Information provided START

==> src/rtl/card_deal_arbiter.sv <==
// Round-robin player/dealer arbiter in front of a shared random-card generator.
// Optional macro DECK_TRACK_EN adds a dealt-card mask, duplicate rejection and a deck-empty error.
module card_deal_arbiter #(
    parameter int GEN_TIMEOUT = 15,
    parameter int MAX_RETRIES = 63
) (
    input  logic       clk_i,
    input  logic       rst_i,
    input  logic       shuffle_i,
    input  logic [1:0] req_i,
    output logic [1:0] ack_o,
    output logic [5:0] card_o,
    output logic [3:0] rank_o,
    output logic       gen_req_o,
    input  logic       gen_valid_i,
    input  logic [5:0] gen_data_i,
    output logic       busy_o,
    output logic       err_o,
    output logic [5:0] cards_left_o
);
    localparam int TW = $clog2(GEN_TIMEOUT + 1);
    localparam int RW = $clog2(MAX_RETRIES + 1);

    typedef enum logic [2:0] {IDLE, REQ, WAIT, CHECK, GRANT, DONE} state_e;

    state_e        state_q, state_d;
    logic          grantee_q, grantee_d;   // 0 = player, 1 = dealer
    logic          ptr_q, ptr_d;
    logic          err_q, err_d;
    logic [TW-1:0] to_q, to_d;
    logic [RW-1:0] retry_q, retry_d;
    logic [5:0]    data_q, data_d;
    logic [5:0]    card_q, card_d;
    logic [3:0]    rank_q, rank_d;
    logic          reject;

`ifdef DECK_TRACK_EN
    logic [51:0] dealt_q, dealt_d;
    logic [5:0]  left_q, left_d;
    logic [63:0] dealt_ext;
    // widened so an out-of-range draw indexes a zero bit instead of past the mask
    assign dealt_ext = {12'd0, dealt_q};
    assign reject    = (data_q >= 6'd52) || dealt_ext[data_q];
`else
    assign reject    = (data_q >= 6'd52);
`endif

    function automatic logic [3:0] rank_of(input logic [5:0] v);
        logic [3:0] r;
        if (v >= 6'd39)      r = 4'(v - 6'd39);
        else if (v >= 6'd26) r = 4'(v - 6'd26);
        else if (v >= 6'd13) r = 4'(v - 6'd13);
        else                 r = v[3:0];
        return r + 4'd1;
    endfunction

    always_comb begin
        state_d   = state_q;
        grantee_d = grantee_q;
        ptr_d     = ptr_q;
        err_d     = err_q;
        to_d      = to_q;
        retry_d   = retry_q;
        data_d    = data_q;
        card_d    = card_q;
        rank_d    = rank_q;
`ifdef DECK_TRACK_EN
        dealt_d   = dealt_q;
        left_d    = left_q;
`endif
        case (state_q)
            IDLE: begin
                if (shuffle_i) begin
`ifdef DECK_TRACK_EN
                    dealt_d = '0;
                    left_d  = 6'd52;
`endif
                    err_d   = 1'b0;
                end else if (!err_q && req_i != 2'b00) begin
`ifdef DECK_TRACK_EN
                    if (left_q == 6'd0) err_d = 1'b1;
                    else begin
`else
                    begin
`endif
                        grantee_d = (req_i == 2'b11) ? ptr_q : req_i[1];
                        retry_d   = '0;
                        state_d   = REQ;
                    end
                end
            end
            REQ: begin
                to_d    = '0;
                state_d = WAIT;
            end
            WAIT: begin
                if (gen_valid_i) begin
                    data_d  = gen_data_i;
                    state_d = CHECK;
                end else if (to_q + TW'(1) == TW'(GEN_TIMEOUT)) begin
                    err_d   = 1'b1;
                    state_d = IDLE;
                end else begin
                    to_d = to_q + TW'(1);
                end
            end
            CHECK: begin
                if (reject) begin
                    if (retry_q + RW'(1) == RW'(MAX_RETRIES)) begin
                        err_d   = 1'b1;
                        state_d = IDLE;
                    end else begin
                        retry_d = retry_q + RW'(1);
                        state_d = REQ;
                    end
                end else begin
                    // card/rank registers load here so they are valid during the GRANT pulse
                    card_d  = data_q;
                    rank_d  = rank_of(data_q);
                    state_d = GRANT;
                end
            end
            GRANT: begin
                ptr_d   = ~grantee_q;
`ifdef DECK_TRACK_EN
                dealt_d = dealt_q | (52'd1 << data_q);
                left_d  = (left_q == 6'd0) ? 6'd0 : left_q - 6'd1;
`endif
                state_d = DONE;
            end
            DONE:    state_d = IDLE;
            default: state_d = IDLE;
        endcase
    end

    always_ff @(posedge clk_i or negedge rst_i) begin
        if (!rst_i) begin
            state_q   <= IDLE;
            grantee_q <= 1'b0;
            ptr_q     <= 1'b0;
            err_q     <= 1'b0;
            to_q      <= '0;
            retry_q   <= '0;
            data_q    <= '0;
            card_q    <= '0;
            rank_q    <= '0;
`ifdef DECK_TRACK_EN
            dealt_q   <= '0;
            left_q    <= 6'd52;
`endif
        end else begin
            state_q   <= state_d;
            grantee_q <= grantee_d;
            ptr_q     <= ptr_d;
            err_q     <= err_d;
            to_q      <= to_d;
            retry_q   <= retry_d;
            data_q    <= data_d;
            card_q    <= card_d;
            rank_q    <= rank_d;
`ifdef DECK_TRACK_EN
            dealt_q   <= dealt_d;
            left_q    <= left_d;
`endif
        end
    end

    assign ack_o     = (state_q == GRANT) ? (grantee_q ? 2'b10 : 2'b01) : 2'b00;
    assign gen_req_o = (state_q == REQ);
    assign busy_o    = (state_q != IDLE);
    assign err_o     = err_q;
    assign card_o    = card_q;
    assign rank_o    = rank_q;
`ifdef DECK_TRACK_EN
    assign cards_left_o = left_q;
`else
    assign cards_left_o = 6'd52;
`endif

endmodule

==> config.mk <==
export PLATFORM = sky130hd
export DESIGN_NAME = card_deal_arbiter
export DESIGN_NICKNAME = d
export VERILOG_FILES = /design/src/rtl/card_deal_arbiter.sv
export SDC_FILE = /design/constraint.sdc
export NUM_CORES = 1
export LEC_CHECK = 0
export CORE_MARGIN = 3
export CORE_UTILIZATION = 53
export CTS_BUF_LIST = sky130_fd_sc_hd__clkbuf_4 sky130_fd_sc_hd__clkbuf_8 sky130_fd_sc_hd__clkbuf_16
export DETAILED_ROUTE_END_ITERATION = 8
export GPL_ROUTABILITY_DRIVEN = 1
export GPL_TIMING_DRIVEN = 0
export PLACE_DENSITY = 0.83
export SLEW_MARGIN = 20
export SYNTH_ARGS = -nofsm -noshare
export SYNTH_HDL_FRONTEND = slang
export SYNTH_SLANG_ARGS = --single-unit
==> constraint.sdc <==
create_clock -name clk_i -period 3.29 [get_ports clk_i]
set_input_delay 0.8225 -clock clk_i [delete_from_list [all_inputs] [get_ports clk_i]]
set_output_delay 0.8225 -clock clk_i [all_outputs]
set_load 0.02 [all_outputs]
### Yosys cells after proc, flatten, opt, wreduce, memory -nomap -nowiden

Index checks and enable logic that the tools add are counted.

* register bits: 32
* latch bits: 0
* memory bits (writable): 0
* bits in read-only memories: 0
* input bits: 12
* output and inout port bits: 21
* memories: 0

* $add $sub $neg: 6
* $mul: 0
* divide/modulo/power cells: 0
* magnitude comparators: 4
* equality and inequality tests: 17
* shifts and indexed selects: 0
* muxes and demuxes: 29
* bitwise logic cells: 3
* reductions and logical operators: 15

Operator list (count)
* $mux W4: 7
* $mux W6: 4
* $ne A2 B2 Y1 const B: 9
* $mux W3: 5
* $pmux W3 S5: 1
* $ge A6 B6 Y1 const B: 2
* $pmux W6 S2: 1
* $reduce_and A3 Y1: 3
* $add A4 B1 Y4 const B: 2
* $pmux W4 S2: 1
* $sub A4 B4 Y4 const B: 2
* $mux W1: 7
* $add A6 B1 Y6 const B: 1
* $eq A3 B2 Y1 const B: 2
* $eq A6 B6 Y1 const B: 1
* $ge A6 B4 Y1 const B: 1
* $ge A6 B5 Y1 const B: 1
* $reduce_and A6 Y1: 1
* $reduce_bool A2 Y1: 3
* $reduce_bool A3 Y1: 2
* $reduce_and A5 Y1: 1
* $eq A4 B4 Y1 const B: 1
* $mux W2: 2
* $reduce_and A2 Y1: 2
* 10 further kinds: 12

### Longest topological paths before layout

Gate-level depths: netlist (run 1).

* depth in word-level cells: 7
* depth in mapped cells: 10

### Least setup slack after synthesis (run 1)

Ideal clock, no wire load.

* path type: reg-to-reg
* from: register data_q[1]
* to: register rank_q[1] (netlist: rank_o[1])
* library setup time: 0.125 ns
* arrival: 2.121 ns
* required time: 3.165 ns
* slack: 1.044 ns
* cell stages (with the launch flop): 9
* path through: dfrtp_1 -> inv_1 -> ha_1 -> nand2b_1 -> a311o_1 -> a21oi_1 -> xnor2_1 -> ha_1 -> mux2_2

* longest elaborated chain between the ends: 7
* elaborated cells on any way between the ends: 15
* those cells by class: add/sub: 4; order compare: 4; mux: 5; bitwise: 1; reduce/logical: 1

Ends and longest elaborated chain
* from (decl): RTL line 32 `logic [5:0] data_q, data_d;`
* from (signal assigned): RTL line 158 `data_q <= data_d;`
* $ge A6 B4 Y1 / $sub A4 B4 Y4 (equally long branches): RTL line 52 `else if (v >= 6'd13) r = 4'(v - 6'd13);`
* $mux W4: RTL line 52
* $mux W4: RTL line 51 `else if (v >= 6'd26) r = 4'(v - 6'd26);`
* $mux W4: RTL line 50 `if (v >= 6'd39) r = 4'(v - 6'd39);`
* $mux W4: RTL line 108 `if (reject) begin`
* $mux W4: RTL line 71 `case (state_q)`
* $add A4 B1 Y4: RTL line 54 `return r + 4'd1;`
* to (signal assigned): RTL line 160 `rank_q <= rank_d;`
* to (decl): RTL line 34 `logic [3:0] rank_q, rank_d;`

Parallel ways exist; a longest one is shown, timed or not. The select of a mux whose other input is x is not followed.
A chain may end at the register's enable or synchronous reset.

### Final worst setup path (run 1)

* from: register state_q[0]
* to: output port gen_req_o

* longest elaborated chain between the ends: 1

Ends and longest elaborated chain
* from (decl): RTL line 26 `state_e state_q, state_d;`
* from (signal assigned): RTL line 152 `state_q <= state_d;`
* $eq A3 B1 Y1: RTL line 169 `assign gen_req_o = (state_q == REQ);`
* to (decl): RTL line 14 `output logic gen_req_o,`

No other way between the ends.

Information provided END

Exercise goal.
Wherever the word "after" occurs in the data, copy that whole line.

Exercise answer.
### Yosys cells after proc, flatten, opt, wreduce, memory -nomap -nowiden
### Least setup slack after synthesis (run 1)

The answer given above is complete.